If you think it’s alright to go to school in Japan with your aesthetically colored hair, think again.
An 18-year-old girl filed a case against the Osaka prefecture (and her high school) for forcing her to dye her hair black. In a trial that happened on October 27 in the Osaka District Court, the reason was so that she can conform with the school’s dress code.
Based on her testimony, she was forced to dye her hair black in junior high even if she didn’t like it.
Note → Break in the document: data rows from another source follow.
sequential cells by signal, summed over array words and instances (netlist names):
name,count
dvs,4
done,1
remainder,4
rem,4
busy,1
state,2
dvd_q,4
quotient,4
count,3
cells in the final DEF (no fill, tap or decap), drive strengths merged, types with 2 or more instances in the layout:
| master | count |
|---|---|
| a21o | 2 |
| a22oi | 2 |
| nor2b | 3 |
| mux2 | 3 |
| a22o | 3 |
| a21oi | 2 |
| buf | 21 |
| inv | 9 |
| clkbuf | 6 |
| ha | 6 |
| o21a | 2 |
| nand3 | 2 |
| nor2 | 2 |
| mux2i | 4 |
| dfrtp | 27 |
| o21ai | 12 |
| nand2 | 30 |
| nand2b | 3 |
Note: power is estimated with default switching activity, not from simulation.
## src/rtl/lightsout_pkg.sv

```systemverilog
// Shared scancode constants, sequencer state type and small helpers for the
// PS/2 key sequencer.
package lightsout_pkg;

    localparam logic [7:0] SC_EXT    = 8'hE0;
    localparam logic [7:0] SC_BREAK  = 8'hF0;
    localparam logic [7:0] SC_UP     = 8'h75;
    localparam logic [7:0] SC_LEFT   = 8'h6B;
    localparam logic [7:0] SC_DOWN   = 8'h72;
    localparam logic [7:0] SC_RIGHT  = 8'h74;
    localparam logic [7:0] SC_ENTER  = 8'h5A;
    localparam logic [7:0] SC_QUIT   = 8'h15;
    localparam logic [7:0] SC_BAT    = 8'hAA;
    localparam logic [7:0] SC_ACK    = 8'hFA;
    localparam logic [7:0] SC_RESEND = 8'hFE;

    typedef enum logic [1:0] {IDLE, EXT, BRK, EXT_BRK} seq_state_t;

    function automatic int max3(input int a, input int b, input int c);
        int m;
        m = (a > b) ? a : b;
        return (m > c) ? m : c;
    endfunction

    // Keyboard housekeeping bytes that carry no key information.
    function automatic logic is_filler(input logic [7:0] b);
        return (b == SC_BAT) || (b == SC_ACK) || (b == SC_RESEND) ||
               (b == 8'h00) || (b == 8'hFF);
    endfunction

endpackage

```

## src/rtl/lightsout_cycle_timer.sv

```systemverilog
// Up-counter with clear and enable; o_expire is high while enabled at the
// terminal count (i_limit_m1). The count saturates there until cleared.
module lightsout_cycle_timer #(
    parameter int W = 8
) (
    input  logic         clk,
    input  logic         reset,
    input  logic         i_clr,
    input  logic         i_en,
    input  logic [W-1:0] i_limit_m1,
    output logic         o_expire
);

    logic [W-1:0] r_cnt;

    assign o_expire = i_en && (r_cnt == i_limit_m1);

    always_ff @(posedge clk) begin
        if (reset || i_clr)
            r_cnt <= '0;
        else if (i_en && (r_cnt != i_limit_m1))
            r_cnt <= r_cnt + 1'b1;
    end

endmodule

```

## src/rtl/ps2_key_sequencer.sv

```systemverilog
// PS/2 scancode parser: one key_en per key press, typematic suppression and
// prefix timeout. Define LIGHTSOUT_AUTOREPEAT_EN for timed auto-repeat.
module ps2_key_sequencer
    import lightsout_pkg::*;
#(
    parameter int TIMEOUT_CYCLES = 1250000,
    parameter int REPEAT_DELAY   = 25000000,
    parameter int REPEAT_PERIOD  = 5000000
) (
    input  logic       clk,
    input  logic       reset,
    input  logic [7:0] scan_data,
    input  logic       scan_valid,
    output logic [7:0] key_code,
    output logic       key_ext,
    output logic       key_en,
    output logic       key_held,
    output logic       timeout
);

    localparam int CW = $clog2(max3(TIMEOUT_CYCLES, REPEAT_DELAY, REPEAT_PERIOD)) + 1;
    localparam logic [CW-1:0] TO_LIM = CW'(TIMEOUT_CYCLES - 1);

    seq_state_t r_state, w_nstate;
    logic [7:0] r_key_code;
    logic       r_key_ext, r_key_en, r_timeout;
    logic [8:0] r_held;
    logic       r_held_vld;
    logic       w_make, w_brk, w_ext, w_match, w_to_exp, w_rep_fire;
    logic [8:0] w_key;

    assign key_code = r_key_code;
    assign key_ext  = r_key_ext;
    assign key_en   = r_key_en;
    assign key_held = r_held_vld;
    assign timeout  = r_timeout;

    lightsout_cycle_timer #(.W(CW)) u_timeout (
        .clk        (clk),
        .reset      (reset),
        .i_clr      (scan_valid || (r_state == IDLE)),
        .i_en       (r_state != IDLE),
        .i_limit_m1 (TO_LIM),
        .o_expire   (w_to_exp)
    );

`ifdef LIGHTSOUT_AUTOREPEAT_EN
    localparam logic [CW-1:0] RD_LIM = CW'(REPEAT_DELAY - 1);
    localparam logic [CW-1:0] RP_LIM = CW'(REPEAT_PERIOD - 1);
    logic r_rep_phase, w_rep_exp;

    // Restarts on every byte and after each repeat; phase picks delay vs period.
    lightsout_cycle_timer #(.W(CW)) u_repeat (
        .clk        (clk),
        .reset      (reset),
        .i_clr      (scan_valid || !r_held_vld || w_rep_exp),
        .i_en       (r_held_vld),
        .i_limit_m1 (r_rep_phase ? RP_LIM : RD_LIM),
        .o_expire   (w_rep_exp)
    );

    always_ff @(posedge clk) begin
        if (reset || scan_valid || !r_held_vld)
            r_rep_phase <= 1'b0;
        else if (w_rep_exp)
            r_rep_phase <= 1'b1;
    end

    assign w_rep_fire = w_rep_exp && !scan_valid;
`else
    assign w_rep_fire = 1'b0;
`endif

    always_comb begin
        w_nstate = r_state;
        w_make   = 1'b0;
        w_brk    = 1'b0;
        w_ext    = 1'b0;
        if (scan_valid) begin
            case (r_state)
                IDLE: begin
                    if (scan_data == SC_EXT)
                        w_nstate = EXT;
                    else if (scan_data == SC_BREAK)
                        w_nstate = BRK;
                    else if (!is_filler(scan_data))
                        w_make = 1'b1;
                end
                EXT: begin
                    if (scan_data == SC_BREAK) begin
                        w_nstate = EXT_BRK;
                    end else if (scan_data != SC_EXT) begin
                        w_make   = 1'b1;
                        w_ext    = 1'b1;
                        w_nstate = IDLE;
                    end
                end
                BRK: begin
                    w_brk    = 1'b1;
                    w_nstate = IDLE;
                end
                default: begin
                    w_brk    = 1'b1;
                    w_ext    = 1'b1;
                    w_nstate = IDLE;
                end
            endcase
        end else if (w_to_exp) begin
            w_nstate = IDLE;
        end
    end

    assign w_key   = {w_ext, scan_data};
    assign w_match = r_held_vld && (r_held == w_key);

    always_ff @(posedge clk) begin
        if (reset) begin
            r_state    <= IDLE;
            r_key_code <= 8'h00;
            r_key_ext  <= 1'b0;
            r_key_en   <= 1'b0;
            r_timeout  <= 1'b0;
            r_held     <= 9'h000;
            r_held_vld <= 1'b0;
        end else begin
            r_state   <= w_nstate;
            r_key_en  <= 1'b0;
            r_timeout <= w_to_exp && !scan_valid;
            if (w_make && !w_match) begin
                r_key_code <= scan_data;
                r_key_ext  <= w_ext;
                r_key_en   <= 1'b1;
                r_held     <= w_key;
                r_held_vld <= 1'b1;
            end else if (w_brk && w_match) begin
                r_held_vld <= 1'b0;
            end else if (w_rep_fire) begin
                r_key_code <= r_held[7:0];
                r_key_ext  <= r_held[8];
                r_key_en   <= 1'b1;
            end
        end
    end

endmodule

```

## config.mk

```make
export PLATFORM = sky130hd
export DESIGN_NAME = ps2_key_sequencer
export DESIGN_NICKNAME = d
export VERILOG_FILES = /design/src/rtl/lightsout_pkg.sv /design/src/rtl/lightsout_cycle_timer.sv /design/src/rtl/ps2_key_sequencer.sv
export SDC_FILE = /design/constraint.sdc
export NUM_CORES = 1
export LEC_CHECK = 0
export ABC_AREA = 1
export BUFFER_PORTS_ARGS = -buffer_cell sky130_fd_sc_hd__buf_2
export CAP_MARGIN = 20
export CORE_ASPECT_RATIO = 1.2
export CORE_MARGIN = 2
export CORE_UTILIZATION = 30
export CTS_BUF_LIST = sky130_fd_sc_hd__clkbuf_16
export CTS_CLUSTER_SIZE = 20
export DETAILED_ROUTE_END_ITERATION = 6
export HOLD_SLACK_MARGIN = 0.03
export PLACE_DENSITY_LB_ADDON = 0.08
export SLEW_MARGIN = 20
export SYNTH_ARGS = -nofsm -noshare
export SYNTH_HDL_FRONTEND = slang
export SYNTH_SLANG_ARGS = --single-unit
```

## constraint.sdc

```tcl
create_clock -name clk -period 2.1 [get_ports clk]
set_clock_uncertainty 0.05 [all_clocks]
set_input_delay 0.21 -clock clk [delete_from_list [all_inputs] [get_ports clk]]
set_output_delay 0.21 -clock clk [all_outputs]
set_load 0.02 [all_outputs]
```

==> results.py <==
metrics = {
    "clocking": {
        "cts_buffer_depth": 2,
        "insertion_delay_ns": 0.29,
        "post_cts_buffers": 0,
        "cts-root-buf": "clkbuf_16",
        "cts.sink_count": 40,
        "cts_buffers": 5,
        "cts_htree_levels": 2,
        "post_cts_resized": 0,
        "clkTransAtPathRegs_ns": 0.06,
        "cts_hold_buf": 0,
        "cts_tree": "done",
    },
    "global_routing": {
        "antenna_found_initial": 0,
        "grtUsageMet1_pct": 19.6,
        "use_met2_pct": 31.6,
        "grt_usage_pct": 16.9,
        "grt.overflow.total": 0,
        "grt_pass1_wl_um": 13400,
        "grt_pass1_vias": 2712,
        "grt.busiest_layer": "met2",
        "grt_max_degree": 26,
        "grtUsageMet3_pct": 2.92,
    },
    "timing": {
        "setup_viol": 0,
        "grt_setup_unrepaired": "no",
        "finalHoldViolCount": 0,
        "slew_viol_final": 0,
        "fin_setup_tns_ns": 0,
        "max_freq_mhz": 534,
        "period_share_pct": 89.2,
        "tightestPinTransition_ns": 0.430,
        "final.min_clock_period_ns": 1.87,
        "slew_headroom_pct": 71.2,
        "timing.hold.ws_ns": 0.0790,
    },
    "outcome": {
        "outcome": "finished clean",
    },
    "floorplanning": {
        "rows": 38,
        "fp.dieW_um": 92.4,
        "die_area_mm2": 0.0102,
        "coreArea_mm2": 0.00908,
        "io_pins": 23,
        "start_util_pct": 31.0,
        "die_height_um": 110,
    },
    "synth": {
        "ys_seq_area_share_pct": 28.5,
        "synth_cell_types": 31,
        "synth_top_cell_by_area": "dfxtp_1",
        "ys_seq_elements": 40,
        "synth.area.top_cells": "dfxtp_1 28%, nand2_1 19%, nor2_1 9.3%, inv_1 6.3%, a21oi_2 5.6%",
        "synth_area_mm2": 0.00281,
        "avgSynthCellArea_um2": 6.24,
        "yosysTopAreaCellShare_pct": 28.5,
        "ys_warn_count": 0,
        "synth.net_count": 463,
        "synthCells": 451,
    },
    "power_and_ir_drop": {
        "irDropWorstVdd_v": 0.000392,
        "p_per_area_mw_per_mm2": 591,
        "power.leakage_nw": 1.24,
    },
    "place": {
        "dp_hpwl_um": 6170,
        "numPortBuffers": 22,
        "gp_congestion": 0.892,
        "placedCellCount": 590,
    },
    "routing": {
        "drt-initial-drc-count": 140,
        "ant_nets": 0,
        "drc": 0,
        "postRouteWirelength_um": 7890,
        "viasPerCell": 4.62,
        "dr.pass1.iters": 5,
        "detail_route.wl_per_cell_um": 13.2,
        "vias": 2763,
    },
    "cells_and_area": {
        "layout-drive-gt1-share_pct": 18.8,
        "nets": 489,
        "fin_cells": 598,
        "layout_commonest_cell": "nand2_1",
        "areaGrowthSynthToFinish_pct": 14.0,
        "fillers": 1035,
        "diodes": 0,
        "layout_common_cells": "139 x nand2_1, 70 x nor2_1, 47 x inv_1",
    },
    "worst_setup_path": {
        "worstPathCellList": "ha_1 > nand2_2 > nor2_4 > nand3_2 > nor2_4 > nand2_4 > nand2_8 > buf_4 > nand2_1 > a21oi_1",
        "critical_path_class": "register to register",
        "crit_path_max_fanout": 19,
        "critPathCaptureType": "register",
        "critPathMaxStageDelay_ns": 0.40,
        "start_kind": "register",
        "crit_required_ns": 2.27,
        "crit_top_cell": "nor2_4",
        "cp_data_arrival_time_ns": 2.04,
        "crit_slowest_cell": "dfxtp_1",
    },
    "min_path": {
        "hold_class": "input port to register",
    },
    "job": {
        "drv_cap": 0,
    },
}
==> cell type report <==
class / instances / area, um2 / share of cell area, %
clock buffers: 5 / 125 / 3.90
clock inverters: 3 / 42.5 / 1.33
inverters: 49 / 186 / 5.81
multi-input cells: 348 / 1710 / 53.3
flip-flops and latches: 40 / 801 / 25.0
well taps: 120 / 150 / 4.68
repair buffers: 33 / 193 / 6.01
==> metrics by stage <==
stage / setup slack, ns / area, um2 / power [mW] / util, %
2_1_floorplan: 0.398 / 2810 / 0.980 / -
3_3_place_gp: 0.258 / 3040 / 1.03 / 33.5
3_5_place_dp: 0.231 / 3040 / 1.04 / 33.5
4_1_cts: 0.211 / 3210 / 1.94 / 35.3
5_1_grt: 0.0737 / 3210 / 1.99 / 35.3
6_report: 0.226 / 3210 / 1.90 / 35.3
==> worst paths after layout <==
| check | start | end | slack (ns) | cells after the start |
|---|---|---|---|---|
| setup / recovery | u_timeout.r_cnt[0] | u_timeout.r_cnt[15] | 0.23 | 10 |
| hold / removal | reset | r_state[0] | 0.08 | 2 |
| setup reg to reg | u_timeout.r_cnt[0] | u_timeout.r_cnt[15] | 0.23 | 10 |
| hold reg to reg | u_timeout.r_cnt[6] | u_timeout.r_cnt[6] | 0.44 | 2 |
==> routing by layer <==
metal	part of all wire [%]	wire (um)
met5	0	0
met4	1.4	111
met3	3.0	238
met2	51	4050
met1	44	3490
==> cell families (layout without fill, tap and decap cells) <==
kind of cell	Yosys count	count (layout)	share of synthesized area, %
buffers and inverters	63	90	10.8
DFF	40	40	28.5
and+or+nand+nor	289	289	46.0
AOI/OAI and AO/OA	46	46	10.6
xor gates and xnor gates	12	12	3.73
adders and majority gates	1	1	0.445
==> registers in the layout (all words and copies together) (netlist names) <==
register,flops
r_state,2
key_ext,1
r_held,1
key_en,1
key_held,1
key_code,7
timeout,1
u_timeout.r_cnt,26
==> cell usage after synthesis (all sizes together) <==
master  instances
nand2         160
nor2           74
inv            49
dfxtp          40
a21oi          36
nand3          28
xor2           11
buf            10
nand4          10
o21ai          10
nor3            8
nor4            5
clkbuf          4
nand3b          2
nor3b           2
ha              1
xnor2           1
==> report_power, final <==
group | total (mW) | switching, mW | leakage [nW] | internal (mW)
Sequential | 0.800 | 0.0204 | 0.325 | 0.779
Combinational | 0.216 | 0.145 | 0.835 | 0.0702
Clock | 0.881 | 0.323 | 0.0798 | 0.558
Total | 1.90 | 0.489 | 1.24 | 1.41
==> worst max-delay path, delay by kind of cell (launching register included) <==
family	cells	cell delay [ns]
and+or+nand+nor	7	0.78
AOI/OAI and AO/OA	1	0.14
adders and majority gates	1	0.20
buffers and inverters	1	0.23
DFF	1	0.40
No activity file was read; power rests on OpenSTA's default activity.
What’s worse is that she was prohibited to attend field trips and even school festivals because of her natural brown hair color.
In one of the “warnings” she received, a teacher asked, “Is it because you have a single mother that you always change your hair color to brown?”. This caused her to hyperventilate and was sent immediately to the hospital.
In September last year, another teacher told her, “If you’re not going to dye your hair black then you don’t need to come to school”. Due to this statement, she never went back to the campus again.
In April, the school told parents and students that she was expelled and they officially removed her name and records as if she never really studied and existed in the campus.
For a high schooler like her, getting called-out to teachers as well as getting into a situation where she is forced to do something to go with the school standard, can have effects on a person mentally.
“Even blonde foreign students are required by the rules to dye their hair black”, the girl’s lawyer said.
Due to this institutionalized “bullying” and losing her education, she is suing the Osaka Prefectural government for 2.2 million yen in damages.
The board of education and the school refused to comment on the matter since the case is still ongoing.